Relative Error Fair Clustering in the Weak-Strong Oracle Model
Authors: Vladimir Braverman, Prathamesh Dharangutte, Shaofeng H.-C. Jiang, Hoai-An Nguyen, Chen Wang, Yubo Zhang, Samson Zhou
ICML 2025 | Venue PDF | Archive PDF | Plain Text | LLM Run Details
| Reproducibility Variable | Result | LLM Response |
|---|---|---|
| Research Type | Experimental | We implement and evaluate our algorithm on two real-world datasets for fair k-median. We use Adult which has about 50, 000 instances and 8 features (Becker & Kohavi, 1996). The second dataset is Default of Credit Card Clients with about 30, 000 instances and 9 features (Yeh, 2009). For both we make the sensitive attribute gender. ... We compare our algorithm against a baseline algorithm that uniformly at random samples and re-weights points. The experiments show that the proposed algorithm in Theorem 1 could significantly outperform the uniform baseline. We defer the experiments to Section 5. |
| Researcher Affiliation | Collaboration | 1Google Research 2Department of Computer Science, Rutgers University 3School of Computer Science, Peking University 4Computer Science Department, Carnegie Mellon University 5Department of Computer Science, Rice University 6Department of Computer Science & Engineering, Texas A&M University. |
| Pseudocode | Yes | Algorithm 1. The construction algorithm for (1 + ε) coreset ... Algorithm 2 (CORESET-UPDATE). An algorithm that adds points to coreset. ... Algorithm 3 (PEELING). An algorithm that removes points. ... Algorithm 4 (CONSERVATIVE-PEELING). An algorithm that removes points. ... Algorithm 5. The construction algorithm for (1 + ε) coreset ... Algorithm 6. A charging scheme (a thought process for the analysis purpose only). ... Algorithm 7. A charging scheme (a thought process for the analysis purpose only). |
| Open Source Code | No | All experiments were run locally on a Macbook Air.
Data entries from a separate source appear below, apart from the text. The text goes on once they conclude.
File: src/rtl/water_arbiter.sv
// Shared-pump arbiter: fixed priority flush > spray > disinfect, with a pump-off gap after every grant.
// Latency: a request sampled while idle drives grant/pump_on on the next cycle; done pulses in the first gap cycle.
// Backpressure: none; requests arriving while busy are held as pending bits, and repeats of one type coalesce.
module water_arbiter #(
    parameter int FLUSH_CYC = 20,
    parameter int SPRAY_CYC = 10,
    parameter int DIS_CYC   = 8,
    parameter int GAP_CYC   = 2
) (
    input  logic       clk,
    input  logic       reset,
    input  logic       req_flush,
    input  logic       req_spray,
    input  logic       req_dis,
    input  logic       spray_mode,
    input  logic       abort_spray,
    output logic       pump_on,
    output logic [2:0] grant,
    output logic       done_flush,
    output logic       done_spray,
    output logic       done_dis,
    output logic       busy
);

    typedef enum logic [1:0] {
        IDLE = 2'd0,
        RUN  = 2'd1,
        GAP  = 2'd2
    } state_t;

    // Counters are loaded with (duration - 1) and run down to zero.
    localparam logic [8:0] FLUSH_LD      = 9'(FLUSH_CYC - 1);
    localparam logic [8:0] SPRAY_LD      = 9'(SPRAY_CYC - 1);
    localparam logic [8:0] SPRAY_LONG_LD = 9'(2 * SPRAY_CYC - 1);
    localparam logic [8:0] DIS_LD        = 9'(DIS_CYC - 1);
    localparam logic [8:0] GAP_LD        = 9'(GAP_CYC - 1);

    state_t     state_q, state_d;
    logic [8:0] cnt_q, cnt_d;
    logic [2:0] pend_q, pend_d;
    logic [2:0] grant_q, grant_d;
    logic       pump_q, pump_d;
    logic [2:0] done_q, done_d;

    logic [2:0] req_vec;
    logic [2:0] elig;
    logic [2:0] win;
    logic [8:0] win_len;
    logic       start;

    // Arbitration candidates, winner selection and its run length.
    always_comb begin
        req_vec = {req_dis, req_spray, req_flush};
        elig    = pend_q | req_vec;
        if (abort_spray) begin
            elig[1] = 1'b0;
        end
        win = 3'b000;
        if (elig[0]) begin
            win = 3'b001;
        end else if (elig[1]) begin
            win = 3'b010;
        end else if (elig[2]) begin
            win = 3'b100;
        end
        win_len = DIS_LD;
        if (win[0]) begin
            win_len = FLUSH_LD;
        end else if (win[1]) begin
            win_len = spray_mode ? SPRAY_LONG_LD : SPRAY_LD;
        end
    end

    // Next-state, counter, pending and registered-output logic.
    always_comb begin
        state_d = state_q;
        cnt_d   = cnt_q;
        grant_d = grant_q;
        done_d  = 3'b000;
        start   = 1'b0;
        case (state_q)
            IDLE: begin
                if (|win) begin
                    start = 1'b1;
                end
            end
            RUN: begin
                if (grant_q[1] && abort_spray) begin
                    // User left: stop the spray now, no completion pulse.
                    state_d = GAP;
                    cnt_d   = GAP_LD;
                    grant_d = 3'b000;
                end else if (cnt_q == 9'd0) begin
                    state_d = GAP;
                    cnt_d   = GAP_LD;
                    grant_d = 3'b000;
                    done_d  = grant_q;
                end else begin
                    cnt_d = cnt_q - 9'd1;
                end
            end
            GAP: begin
                if (cnt_q == 9'd0) begin
                    if (|win) begin
                        start = 1'b1;
                    end else begin
                        state_d = IDLE;
                    end
                end else begin
                    cnt_d = cnt_q - 9'd1;
                end
            end
            default: begin
                state_d = IDLE;
                cnt_d   = 9'd0;
                grant_d = 3'b000;
            end
        endcase
        if (start) begin
            state_d = RUN;
            grant_d = win;
            cnt_d   = win_len;
            pend_d  = elig & ~win;
        end else begin
            pend_d  = elig;
        end
        pump_d = |grant_d;
    end

    // State and output registers with synchronous reset.
    always_ff @(posedge clk) begin
        if (reset) begin
            state_q <= IDLE;
            cnt_q   <= 9'd0;
            pend_q  <= 3'b000;
            grant_q <= 3'b000;
            pump_q  <= 1'b0;
            done_q  <= 3'b000;
        end else begin
            state_q <= state_d;
            cnt_q   <= cnt_d;
            pend_q  <= pend_d;
            grant_q <= grant_d;
            pump_q  <= pump_d;
            done_q  <= done_d;
        end
    end

    assign pump_on    = pump_q;
    assign grant      = grant_q;
    assign done_flush = done_q[0];
    assign done_spray = done_q[1];
    assign done_dis   = done_q[2];
    assign busy       = (state_q != IDLE) || (|pend_q);

endmodule

File: config.mk
export PLATFORM = sky130hd
export DESIGN_NAME = water_arbiter
export DESIGN_NICKNAME = d
export VERILOG_FILES = /design/src/rtl/water_arbiter.sv
export SDC_FILE = /design/constraint.sdc
export NUM_CORES = 1
export LEC_CHECK = 0
export ABC_CLOCK_PERIOD_IN_PS = 1900
export CORE_AREA = 2 2 72 74
export DETAILED_ROUTE_END_ITERATION = 12
export DIE_AREA = 0 0 74 76
export GPL_TIMING_DRIVEN = 1
export PLACE_DENSITY = 0.53
export SLEW_MARGIN = 15
export SYNTH_ARGS = -nofsm -noshare
export SYNTH_HDL_FRONTEND = slang
export SYNTH_SLANG_ARGS = --single-unit
File: constraint.sdc
create_clock -name clk -period 1.9 [get_ports clk]
set_input_delay 0.38 -clock clk [delete_from_list [all_inputs] [get_ports clk]]
set_output_delay 0.38 -clock clk [all_outputs]
set_load 0.05 [all_outputs]
==> Yosys cells after proc, flatten, opt, wreduce, memory -nomap -nowiden <==
Index checks and enable logic that the tools add are counted.
{ "totals": {"romBits": 0, "input_bits": 7, "ramBits": 0, "wordCells": 64, "output_inout_bits": 8, "ff_bits": 21, "latchBits": 0, "memories": 0} }
{ "op_classes": {"shifts": 0, "addsub": 1, "magnitude_cmp": 0, "reduce_logical": 14, "mux": 26, "bitwise": 6, "eq_ne": 10, "div": 0, "multipliers": 0} }
{ "ops": {"columns": ["operator", "n"], "rows": [
  ["2-to-1 mux 9 bit", 4],
  ["one-hot mux 9 bit (3 select lines)", 1],
  ["2-to-1 mux 3 bit", 7],
  ["2-to-1 mux 5 bit", 3],
  ["inequality test 3 bit (second input constant)", 4],
  ["logical NOT 9 bit", 1],
  ["OR reduction 3 bit", 3],
  ["subtractor 9 x 1 -> 9 bit (second input constant)", 1],
  ["2-to-1 mux 2 bit", 4],
  ["AND reduction 4 bit", 2],
  ["inequality test 2 bit (second input constant)", 3],
  ["one-hot mux 2 bit (3 select lines)", 1],
  ["one-hot mux 3 bit (2 select lines)", 1],
  ["2-to-1 mux 1 bit", 4],
  ["inequality test 4 bit (second input constant)", 1],
  ["OR reduction 2 bit", 2],
  ["OR reduction 4 bit", 1],
  ["AND 3 bit", 1],
  ["NOT 1 bit", 3],
  ["NOT 3 bit", 1],
  ["bitwise OR 3 bit", 1],
  ["equality test 2 x 1 -> 1 bit (second input constant)", 1],
  ["equality test 2 bit (second input constant)", 1],
  ["logical NOT 2 bit", 1],
  ["other kinds (5)", 5]
]} }

==> Longest topological paths before layout <==
Gate-level depths: netlist of run 1.
{ "logic_depth": {"ltp_word": 10, "mapped_depth": 7, "depth_no_buf": 7} }

==> Worst setup path before layout of run 1 <==
OpenSTA, ideal clock, no wires.
{ "synth_path": {"path_type": "reg2out", "from": "reg state_q[0]", "to": "out busy", "t_arrival_ns": 1.668, "required_ns": 1.520, "path_buffers": 1, "slack_ns": -0.148, "path_stages_with_launch": 6, "path_cell_list": "dfxtp_1 -> inv_1 -> ha_1 -> clkbuf_1 -> inv_1 -> or4_1"} }
{ "synth_between": {"elab_chain_len": 2} }
{ "synth_lines": {"columns": ["element", "line", "text"], "rows": [
  ["start: declaration", "38", "state_t state_q, state_d;"],
  ["start signal: assignment", "140", "state_q <= state_d;"],
  ["nonzero test 2 bit", "154", "assign busy = (state_q != IDLE) || (|pend_q);"],
  ["logical OR 1 bit", "154", null],
  ["end: declaration", "22", "output logic busy"]
]} }
Every way passes these cells.

==> Final worst setup path of run 1 <==
{ "layout_path": {"from": "reg cnt_q[1]", "to": "reg pump_q (netlist: pump_on)"} }
{ "layout_between": {"elab_chain_len": 6, "word_cells_on_any_way": 8, "cone_classes": "mux (6); reduce/logical (2)"} }
{ "layout_lines": {"columns": ["element", "line", "text"], "rows": [
  ["start: declaration", "39", "logic [8:0] cnt_q, cnt_d;"],
  ["start signal: assignment", "141", "cnt_q <= cnt_d;"],
  ["logical NOT 9 bit *", "93, 103", null],
  ["2-to-1 mux 3 bit", "93", "end else if (cnt_q == 9'd0) begin"],
  ["2-to-1 mux 3 bit", "88", "if (grant_q[1] && abort_spray) begin"],
  ["one-hot mux 3 bit (2 select lines)", "81", "case (state_q)"],
  ["2-to-1 mux 3 bit *", "119", "if (start) begin"],
  ["OR reduction 3 bit *", "127", "pump_d = |grant_d;"],
  ["end signal: assignment", "144", "pump_q <= pump_d;"],
  ["end: declaration", "42", "logic pump_q, pump_d;"]
]} }
Mark *: on every way between the ends. The rest lies on a longest branch, timed or not.
A chain may end at the register's enable or synchronous reset.

==> impl_metrics.sql, run 1 <==
INSERT INTO impl_metrics (metric_group, metric, value, unit) VALUES
('run_status', 'status', 'finished clean', ''),
('floorplanning', 'die_w', '74', 'µm'),
('sta', 'slew-limit-headroom', '67.3', '%'),
('sta', 'unrepaired_setup_endpoints_after_global_routing', 'yes', ''),
('place', 'hpwl', '2400', 'µm'),
('global_routing', 'grt.total_usage', '11.9', '%'),
('critical_path', 'timing.critical_path.buf_inv', '2', ''),
('global_routing', 'first_global_vias', '1166', ''),
('floorplanning', 'number_of_cell_rows', '26', ''),
('pwr', 'p_per_area', '819', 'nW/µm²'),
('detailed_routing', 'drt-pass1-iter-count', '4', ''),
('place', 'numPortBuffers', '14', ''),
('logic_synthesis', 'synth_enable_flop_cells', '0', ''),
('global_routing', 'global_route.usage.met3', '2.12', '%'),
('floorplanning', 'ios', '15', ''),
('sta', 'max_slew.worst_pin.slew', '0.489', 'ns'),
('hold_path', 'hold_path_class', 'register to register', ''),
('critical_path', 'critPathMaxFanout', '6', ''),
('cts', 'tritoncts_num_sinks', '21', ''),
('detailed_routing', 'ant_nets', '0', ''),
('logic_synthesis', 'synth_cell_types', '46', ''),
('critical_path', 'crit_type', 'register to register', ''),
('pwr', 'p_leak', '0.000725', 'µW'),
('logic_synthesis', 'register_bit_total_from_synthesis', '21', ''),
('sta', 'hold_viol', '0', ''),
('detailed_routing', 'via_per_inst', '4.61', ''),
('critical_path', 'ff2ff_path_depth', '8', ''),
('sta', 'final_cycle_share', '98.0', '%'),
('global_routing', 'groute.layer.met1.usage', '16.2', '%'),
('critical_path', 'reg2reg_from', 'cnt_q[1]', ''),
('job', 'drv_cap', '0', ''),
('global_routing', 'antenna_violations_before_repair', '0', ''),
('logic_synthesis', 'synthArstFlopShare', '0', '%'),
('critical_path', 'critPathRequiredTime', '2.05', 'ns'),
('global_routing', 'largest_net_degree_at_the_start_of_global_routing', '12', ''),
('floorplanning', 'die_y', '76', 'µm'),
('finish', 'antennaDiodeCount', '0', ''),
('finish', 'layout.cells.most_common', 'buf_4', ''),
('global_routing', 'grt_busiest_layer', 'met2', ''),
('logic_synthesis', 'synth_warnings', '0', ''),
('hold_path', 'holdCritStartpoint', 'grant[0]', ''),
('finish', 'synthesis_to_finish_area_growth', '56.8', '%'),
('detailed_routing', 'remaining_drc_errors', '0', ''),
('global_routing', 'grt_overflow', '0', ''),
('cts', 'tritoncts', 'built', ''),
('finish', 'seq_area', '424', 'µm²'),
('place', 'gp_congestion', '0.791', ''),
('cts', 'h_tree_levels', '1', ''),
('global_routing', 'met2_usage', '18.6', '%'),
('critical_path', 'critical_path.startpoint', 'cnt_q[1]', ''),
('cts', 'clk_root_buffer_cell', 'clkbuf_8', ''),
('critical_path', 'max_stage_delay', '0.36', 'ns'),
('finish', 'final_core_util', '37.1', '%'),
('critical_path', 'timing.critical_path.arrival', '2.01', 'ns'),
('finish', 'final_cell_mix', 'buf_4 (39), dfxtp_1 (18), clkdlybuf4s50_1 (12)', ''),
('logic_synthesis', 'number_of_nets_in_the_synthesized_netlist', '148', ''),
('cts', 'cts_max_path_buffers', '2', ''),
('cts', 'cts.clk_slew.worst_paths', '0.08', 'ns'),
('critical_path', 'cpLargestDelayFamily', 'simple AND/OR/NAND/NOR gates', ''),
('detailed_routing', 'postRouteWirelength', '3200', 'µm'),
('critical_path', 'critical_path.startpoint_type', 'register', ''),
('detailed_routing', 'drtIter0Drc', '88', ''),
('hold_path', 'holdPathEnd', 'done_q[0]', ''),
('logic_synthesis', 'register_area_share_after_synthesis', '36.2', '%'),
('finish', 'area_of_the_multi_input_gates', '779', 'µm²'),
('logic_synthesis', 'ys_dominant_reg_cell', 'dfxtp_1', ''),
('sta', 'max_freq', '537', 'MHz'),
('floorplanning', 'placeableCoreArea', '4910', 'µm²'),
('pwr', 'ir_drop', '0.300', 'mV'),
('pwr', 'power.total', '1490', 'µW'),
('sta', 'finalClockSkew', '0.00611', 'ns');
Yosys cell counts, types with 3 or more instances:
cell	number	area [µm²]
dfxtp_1	21	420
a21oi_1	10	50.1
inv_1	10	37.5
nand2_1	9	33.8
nor3_1	9	45.0
nor2_1	8	30.0
o21ai_0	6	30.0
ha_1	5	62.6
nand3_1	4	20.0
a31oi_1	3	18.8
clkbuf_1	3	11.3
nor4_1	3	18.8
routing by layer:
layer | wire (µm) | vias up
li1 | - | 608
met1 | 1510 | 565
met2 | 1510 | 25
met3 | 127 | 5
met4 | 50 | 0
met5 | 0 | -
layout make-up:
type | instances | share of cell area, %
multi-input combinational | 102 | 42.8
timing repair buffer | 54 | 24.4
sequential | 21 | 23.3
tap | 70 | 4.81
clock buffer | 4 | 2.47
inverter | 10 | 2.20
power breakdown:
part / total [µW] / switching, µW / internal [µW]
clock network: 299 / 149 / 149
logic: 690 / 347 / 343
registers: 502 / 25.6 / 476
worst max-delay path by stage:
stage,endpoint,cells after the start,slack [ns]
floorplan,pump_on,7,0.02
global placement,pump_on,6,-0.17
detailed placement,pump_on,6,-0.18
CTS,busy,5,-0.004
global route,pump_on,8,-0.07
finish,pump_on,8,0.04
worst register-to-register path: cells and delay by family (launching register included):
kind / cells / cell delay, ns
buffers and inverters: 2 / 0.24
AOI/OAI and AO/OA: 3 / 0.48
adders and majority gates: 1 / 0.13
and+or+nand+nor: 2 / 0.58
DFF: 1 / 0.32
stage by stage:
| step | hold slack (ns) | std cells | setup WS [ns] | instance area [µm²] |
|---|---|---|---|---|
| after CTS | 0.497 | 256 | -0.00357 | 1720 |
| after global routing | 0.516 | 261 | -0.0684 | 1820 |
| after global placement | 0.480 | 251 | -0.169 | 1650 |
| final | 0.494 | 261 | 0.0371 | 1820 |
| after floorplan | 0.449 | 136 | 0.0155 | 1180 |
| after detailed placement | 0.474 | 251 | -0.179 | 1650 |
cell families (layout without fill, tap and decap cells):
| family | after synthesis | in the layout | share of synthesized area (%) |
|---|---|---|---|
| AND/OR/NAND/NOR | 55 | 55 | 27.2 |
| AO/OA/AOI/OAI | 41 | 41 | 26.3 |
| flip-flops | 21 | 21 | 36.2 |
| buffers and inverters | 13 | 68 | 4.20 |
| adder cells (fa/ha/maj) | 5 | 5 | 5.39 |
| XOR/XNOR | 1 | 1 | 0.754 |
sequential cells by signal, indices dropped and copies added (netlist names):
name / flops
cnt_q: 9
done_q: 3
grant: 3
pend_q: 3
state_q: 2
pump_on: 1
what timing repair did:
action / CTS / global route
buffers inserted: 1 / 4
endpoints found under the hold margin: 0 / 0
pin swaps: 1 / 5
cloned: 0 / 1
endpoints found under the setup margin: 2 / 9
hold buffers: 0 / 0
resized for setup: 6 / 16
(Power assumes the default switching activity.)
==> inputs of run 2 (changes only) <==
--- a/config.mk
+++ b/config.mk
@@ -9,6 +9,7 @@
 export CORE_AREA = 2 2 72 74
 export DETAILED_ROUTE_END_ITERATION = 12
 export DIE_AREA = 0 0 74 76
+export GPL_ROUTABILITY_DRIVEN = 0
 export GPL_TIMING_DRIVEN = 1
 export PLACE_DENSITY = 0.53
 export SLEW_MARGIN = 15
==> results of run 2 <==
Final layout, timing and power as in run 1 (identical DEF).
The code can be found here. |
| Open Datasets | Yes | We use Adult which has about 50, 000 instances and 8 features (Becker & Kohavi, 1996). The second dataset is Default of Credit Card Clients with about 30, 000 instances and 9 features (Yeh, 2009). |
| Dataset Splits | No | Due to computational limits, we first subsampled the dataset to size roughly 2000 using Meyerson sampling (Meyerson, 2001a). ... After subsampling the original dataset using Meyerson sampling to a smaller dataset, we ran our fair coreset algorithm on this smaller dataset to create a coreset of size 100. We also made a uniform coreset as a baseline which simply uniformly selected 100 points. |
| Hardware Specification | Yes | All experiments were run locally on a Macbook Air. |
| Software Dependencies | No | We use the fairtree algorithm (Backurs et al., 2019), which we run on top of the uniform and our coreset. ... Due to computational limits, we first subsampled the dataset to size roughly 2000 using Meyerson sampling (Meyerson, 2001a). |
| Experiment Setup | Yes | For all experiments we use the values of balance parameters p = 1 and q = 10 (refer to Backurs et al. (2019) for more details) and we report the cost averaged over 10 independent runs. |